▶ [How to complete this task]:
Starting at the line that holds "- Clock Latency Late Sink: 0.30 ns" and stopping at the line that holds "- Synth Net Count: 274", restate the records below word for word, with both of those lines included.

▶ [Extracted information]:

*** Block opens ***

--- config.mk ---
export PLATFORM = sky130hd
export DESIGN_NAME = fp_result_serializer
export DESIGN_NICKNAME = d
export VERILOG_FILES = /design/src/rtl/fp_result_serializer.sv
export SDC_FILE = /design/constraint.sdc
export NUM_CORES = 1
export LEC_CHECK = 0
export ABC_AREA = 1
export BUFFER_PORTS_ARGS = -buffer_cell sky130_fd_sc_hd__buf_2
export CORE_MARGIN = 5
export CORE_UTILIZATION = 40
export CTS_BUF_LIST = sky130_fd_sc_hd__clkbuf_8
export DETAILED_ROUTE_END_ITERATION = 8
export SYNTH_ARGS = -nofsm -noshare
export SYNTH_HDL_FRONTEND = slang
export SYNTH_SLANG_ARGS = --single-unit
--- constraint.sdc ---
create_clock -name clk_in -period 1.4 [get_ports clk_in]
set_clock_uncertainty 0.15 [all_clocks]
set_input_delay 0.14 -clock clk_in [delete_from_list [all_inputs] [get_ports clk_in]]
set_output_delay 0.14 -clock clk_in [all_outputs]
set_load 0.005 [all_outputs]
--- src/rtl/fp_result_serializer.sv ---
// Parallel-to-serial output stage for the FP adder result word.
// Optional trailing even-parity bit is enabled by defining SERIAL_PARITY_EN.
module fp_result_serializer #(
   parameter int unsigned WIDTH     = 32,
   parameter bit          LSB_FIRST = 1'b1
) (
   input  logic             clk_in,
   input  logic             rst_n_in,
   input  logic             en_in,
   input  logic             load_in,
   input  logic [WIDTH-1:0] parallel_in,
   input  logic             rd_in,
   output logic             serial_out,
   output logic             serial_valid_out,
   output logic             output_rdy,
   output logic             done_out,
   output logic             overrun_out
);

   localparam int unsigned CW = $clog2(WIDTH) + 1;
   localparam logic [CW-1:0] LAST_IDX = CW'(WIDTH - 1);

`ifdef SERIAL_PARITY_EN
   typedef enum logic [1:0] {S_IDLE, S_SHIFT, S_PARITY, S_DONE} state_t;
`else
   typedef enum logic [1:0] {S_IDLE, S_SHIFT, S_DONE} state_t;
`endif

   state_t           r_state;
   state_t           w_state_nxt;
   logic [WIDTH-1:0] r_shift;
   logic [CW-1:0]    r_count;
   logic             r_overrun;
   logic             w_load;
   logic             w_accept;
   logic             w_head;
`ifdef SERIAL_PARITY_EN
   logic             r_parity;
`endif

   always_ff @(posedge clk_in or negedge rst_n_in) begin
      if (!rst_n_in) begin
         r_state <= S_IDLE;
      end else begin
         r_state <= w_state_nxt;
      end
   end

   always_comb begin
      w_state_nxt = r_state;
      w_load      = 1'b0;
      w_accept    = 1'b0;
      if (en_in) begin
         case (r_state)
            S_IDLE: begin
               if (load_in) begin
                  w_load      = 1'b1;
                  w_state_nxt = S_SHIFT;
               end
            end
            S_SHIFT: begin
               if (rd_in) begin
                  w_accept = 1'b1;
                  if (r_count == LAST_IDX) begin
`ifdef SERIAL_PARITY_EN
                     w_state_nxt = S_PARITY;
`else
                     w_state_nxt = S_DONE;
`endif
                  end
               end
            end
`ifdef SERIAL_PARITY_EN
            S_PARITY: begin
               if (rd_in) begin
                  w_state_nxt = S_DONE;
               end
            end
`endif
            S_DONE:  w_state_nxt = S_IDLE;
            default: w_state_nxt = S_IDLE;
         endcase
      end
   end

   always_ff @(posedge clk_in or negedge rst_n_in) begin
      if (!rst_n_in) begin
         r_shift   <= '0;
         r_count   <= '0;
         r_overrun <= 1'b0;
`ifdef SERIAL_PARITY_EN
         r_parity  <= 1'b0;
`endif
      end else begin
         if (w_load) begin
            r_shift  <= parallel_in;
            r_count  <= '0;
`ifdef SERIAL_PARITY_EN
            r_parity <= ^parallel_in;
`endif
         end else if (w_accept) begin
            // zero fill leaves the register clear once the word has drained
            r_shift <= LSB_FIRST ? {1'b0, r_shift[WIDTH-1:1]}
                                 : {r_shift[WIDTH-2:0], 1'b0};
            r_count <= r_count + CW'(1);
         end
         if (en_in && load_in && (r_state != S_IDLE)) begin
            r_overrun <= 1'b1;
         end
      end
   end

   assign w_head = LSB_FIRST ? r_shift[0] : r_shift[WIDTH-1];

`ifdef SERIAL_PARITY_EN
   assign serial_out       = (r_state == S_PARITY) ? r_parity : w_head;
   assign serial_valid_out = en_in && ((r_state == S_SHIFT) || (r_state == S_PARITY));
`else
   assign serial_out       = w_head;
   assign serial_valid_out = en_in && (r_state == S_SHIFT);
`endif
   assign output_rdy  = (r_state == S_IDLE);
   assign done_out    = en_in && (r_state == S_DONE);
   assign overrun_out = r_overrun;

endmodule

# After elaboration in Yosys (flattened, before gate mapping)
# Index checks and enable logic that the tools add are counted.
# word_totals
reg_bits	41
n_memories	0
ram_bits	0
mem_bits_ro	0
out_inout_bits	5
latchBits	0
# classes
div	0
addsub	1
bitwise	0
multipliers	0
n_lt_le_gt_ge	0
mux	14
reduce_logical	8
eq_ne	6
shift	0
# ops
op	n
$mux 32	2
$mux 6	2
$add 6x1->6 const B	1
$eq 6x5->1 const B	1
$mux 1	6
$mux 2	3
$ne 2x2->1 const B	3
$logic_and 1x1->1	4
$pmux 2 s2	1
$reduce_and 4->1	1
$reduce_bool 2->1	2
$eq 2x1->1 const B	1
$eq 2x2->1 const B	1
$logic_not 2->1	1

# Logic depth before layout (Yosys ltp)
# Gate-level depths: netlist (run 1).
# logic_depth
depth_word	5
mapped_depth	8
ltp_nobuf	8

# Least setup slack after synthesis (run 1)
# No wires, ideal clock.
# synth_timing
kind	reg2reg
startpoint	reg r_state[0]
endpoint	reg r_shift[0]
arrival_time_ns	1.112
required_time_ns	1.126
stages_incl_launch_ff	8
slack_ns	0.014
synth_period_minus_slack_ns	1.386
setup_time_ns	0.124
path_cell_list	dfrtp_1 > nor2_4 > nand3_2 > nand2_2 > inv_2 > buf_6 > nand2_1 > nand3_1
# synth_via
elab_chain_len	4
word_cells_on_any_way	8
classes_between	eq/ne (1); mux (5); reduce/logical (2)
# synth_rtl
item	line_no	text
from (decl)	29	state_t r_state;
from (signal assigned)	45	r_state <= w_state_nxt;
$logic_not 2->1 (*)	n/a	
net output_rdy	15	output logic output_rdy,
$mux 1 (*)	54	case (r_state)
$mux 1 (*)	53	if (en_in) begin
$mux 32 / $reduce_bool 2->1 (equally long branches)	n/a	
to (signal assigned)	96	r_shift <= parallel_in;
to (signal assigned)	103	r_shift <= LSB_FIRST ? {1'b0, r_shift[WIDTH-1:1]}
to (decl)	31	logic [WIDTH-1:0] r_shift;
# Mark *: on every way through the listed nets, which the timed path passes. The rest lies on a longest branch.
# A chain may end at the register's enable or synchronous reset.

# Final worst setup path (run 1)
# layout_timing
startpoint	reg r_state[1]
endpoint	reg r_shift[8]
# layout_via
elab_chain_len	4
word_cells_on_any_way	8
classes_between	eq/ne (1); mux (5); reduce/logical (2)
# layout_rtl
item	line_no
$eq 2x1->1 / $logic_not 2->1 (equally long branches)	54
$mux 1	54
$mux 1	53
$reduce_bool 2->1 (no line) / $mux 32 (equally long branches)	n/a
# Several ways; a longest one is shown, not always the timed one.

==> results.md, run 1 <==
- Status: finished with violations
- Failing checks: negative setup slack
- Pleak: 1.535 nW
- Top delay family on crit path: buffers and inverters
- Total CTS buffers: 5
- DRT Pass-1 Iters: 4
- Mapped Cells: 236
- Clk root buf: clkbuf_8
- Count of final hold-check violations: 0
- CP Class: flop to flop
- Syn avg cell area: 8.101 µm²
- Final setup viols: 35
- Vias in the first global route: 1684
- Area Overhead vs Synth: 58.70%
- Die W: 79.14 µm
- Grt total ovfl: 0
- Synth Register Bits: a little over 40
- Largest net degree at the start of global routing: 42
- Slew margin rel.: 0.8466
- Crit share post-route: 1.038
- DP HPWL: 2694 µm
- Core Area: 0.004692 mm²
- Bufs on Longest Clock Path: 2
- Tot Pwr: 4.682 mW
- Final instance area: 0.003034 mm²
- Fin Hold WS: about 0.04 ns
- CP endpoint kind: flop
- Rows: 25
- WP data arrival: 1.53 ns
- RSZ-0062 raised after global routing: yes
- Worst Hold Class: input pin to flop
- Antenna diode count: 0
- Clock Latency Late Sink: 0.30 ns
- Setup WS post-layout: -0.05263 ns
- I/O pin count: 42
- Vias/cell: ~4.7
- Maximum VDD drop: slightly below 0.8 mV
- Fmax: around 700 MHz
- Reg clk slew, reported paths: 0.08 ns
- Max-slew violation count: 0
- Startpoint class of the critical path: flop
- Drt first-iter violations: 68
- GR Util All Layers: 0.1542
- CP max FO: 7
- H-Tree Depth: 2
- First-pass GRT wire length: 7638 µm
- Share of cells above drive strength 1: 0.3183
- Buf/Inv on CP: 3
- Tmin final: approximately 1.5 ns
- Synth Net Count: 274
- Synth area leaders: dfrtp_1 54%, nand2_1 23%, nand3_1 9.4%
- Die area: 0.006262 mm²
- Routed WL: 4881 µm
- WL/cell: 12.61 µm
- Synth unique cells: 19
- Ys Warns: 0
- Chip Height: 79.14 µm
- Worst-margin pin slew: 0.2301 ns
- CP required: roughly 1.5 ns
- Critical Path Slowest Stage Cell: dfrtp_2
- Worst path cell trace: inv_2 > nand2_4 > nor3_4 > buf_6 > clkbuf_16 > nand2_1 > nand3_1
- CP max stage delay: 0.46 ns
- Post-Place Setup Slack: -0.05971 ns
- Top cell type's share of synthesized area: 0.5366
- Number of antenna violations at the first check in global routing: 0
- Sequential fraction of the synthesis area: 0.5366
- Post-place instance area: 0.002220 mm²
- Initial Util: 0.4075
- Max Cap Viol: 0
- Placer congestion estimate: approximately 0.78
- PD cells: 1543 mW/mm²
- # DRC: 0
- Fin nets: 370
- Clock sinks: 41
- Synthesized area: 0.001912 mm²
- Largest area contributor in the netlist: dfrtp_1
- CTS tree: done
- Routed Antenna Nets: 0
- DR vias: 1827
- PortBufs: 41
==> report_power, final <==
group / switching [mW] / internal [mW] / total (mW)
sequential: 0.314 / 1.66 / 1.97
combinational: 0.818 / 0.882 / 1.70
clock: 0.430 / 0.580 / 1.01
==> layout by cell type (no fill, tap or decap), drive strengths merged <==
| cell type | count |
|---|---|
| dlygate4sd3 | 34 |
| clkinvlp | 1 |
| a21oi | 2 |
| o21ai | 4 |
| xor2 | 1 |
| nand2 | 119 |
| inv | 9 |
| clkbuf | 9 |
| buf | 61 |
| nor2 | 9 |
| nor3 | 2 |
| nand4 | 1 |
| o21bai | 1 |
| bufinv | 1 |
| dfrtp | 41 |
| ha | 1 |
| nand3 | 37 |
==> state kept, by name (all words and copies together) (netlist names) <==
signal and flops:
r_shift 32, r_count 6, r_state 2, overrun_out 1
==> metal layers <==
metal | track usage | vias to the layer above | wire, µm
li1 | - | 939 | -
met1 | 0.1974 | 855 | 2276
met2 | 0.2584 | 29 | 2399
met3 | 0.03628 | 4 | 155
met4 | 0.04639 | 0 | 49
met5 | 0 | - | 0
==> cells by family (layout without fill, tap and decap cells) <==
| family | count (synthesis) | count (layout) | synth area share |
|---|---|---|---|
| AO/OA/AOI/OAI | 7 | 7 | 0.01964 |
| adder cells (fa/ha/maj) | 1 | 1 | 0.006543 |
| AND/OR/NAND/NOR | 168 | 168 | 0.3717 |
| flip-flops | 41 | 41 | 0.5366 |
| buffers and inverters | 18 | 115 | 0.06086 |
| XOR/XNOR | 1 | 1 | 0.004582 |
==> worst min-delay path: cells and delay by family <==
family	cells	cell delay (ns)
compound gates	1	0.08
buf+inv	1	0.14
simple gates	1	0.09
==> final timing paths <==
path | from | end | slack [ns] | cells after the start
max in group asynchronous | rst_n_in | r_shift[8] | 0.70 | 3
worst min-delay path | en_in | overrun_out | 0.04 | 3
min in group asynchronous | rst_n_in | r_state[1] | 0.18 | 3
worst max register to register | r_state[1] | r_shift[8] | -0.05 | 7
worst min register to register | overrun_out | overrun_out | 0.33 | 1
worst max-delay path | r_state[1] | r_shift[8] | -0.05 | 7
==> synth_stat cells, drive strengths merged <==
cell	n
o21ai	4
ha	1
nor3	2
nand2	119
o21bai	1
buf	9
xor2	1
inv	9
nand4	1
nand3	37
a21oi	2
nor2	9
dfrtp	41
==> repair_timing <==
item	in CTS	in global routing
hold buffers	34	0
pin swaps	4	5
gates cloned	2	6
hold endpoints to repair	74	0
endpoints found under the setup margin	41	42
buffers inserted	2	4
resized for setup	16	28
==> metrics by stage <==
| stage | TNS, ns | util | instances |
|---|---|---|---|
| finish | -0.9736 | 0.6467 | 387 |
| global route | -3.192 | 0.6467 | 387 |
| CTS | -0.2950 | 0.5960 | 377 |
| detailed placement | -1.656 | 0.4731 | 331 |
| global placement | -0.08457 | 0.4731 | 331 |
| floorplan | 0 | - | 236 |
==> cell type report <==
cell class	count	area, µm²
fill	409	1658
timing repair buffer	98	897.1
clock inverter	2	37.54
multi-input combinational	177	882.1
tap	54	67.56
sequential	41	1028
inverter	9	38.79
clock buffer	6	82.58
Note: power is estimated with default switching activity, not from simulation.
==> run 2, diff against run 1 <==
Settings changed: PLACE_DENSITY_LB_ADDON from default to 0.08.
==> run 2 against run 1 <==
The flow still finishes with violations (negative setup slack). Clock power about the same. Sequential share of layout area decreased by 1.5 points. Cell count increased by 0.52%. Critical path type unchanged. Routed wire length increased by 11%. Worst hold slack got worse by 0.010 ns. Count of clock-buffer cells in the layout unchanged. Via count increased by 4.4%. Total power increased by 5.7%. Non-clock buffer count increased by 2. Core utilization increased by 2.9 points. Worst setup slack got worse by 0.0017 ns.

*** Block closes ***

▶ [Response box]:
- Clock Latency Late Sink: 0.30 ns
- Setup WS post-layout: -0.05263 ns
- I/O pin count: 42
- Vias/cell: ~4.7
- Maximum VDD drop: slightly below 0.8 mV
- Fmax: around 700 MHz
- Reg clk slew, reported paths: 0.08 ns
- Max-slew violation count: 0
- Startpoint class of the critical path: flop
- Drt first-iter violations: 68
- GR Util All Layers: 0.1542
- CP max FO: 7
- H-Tree Depth: 2
- First-pass GRT wire length: 7638 µm
- Share of cells above drive strength 1: 0.3183
- Buf/Inv on CP: 3
- Tmin final: approximately 1.5 ns
- Synth Net Count: 274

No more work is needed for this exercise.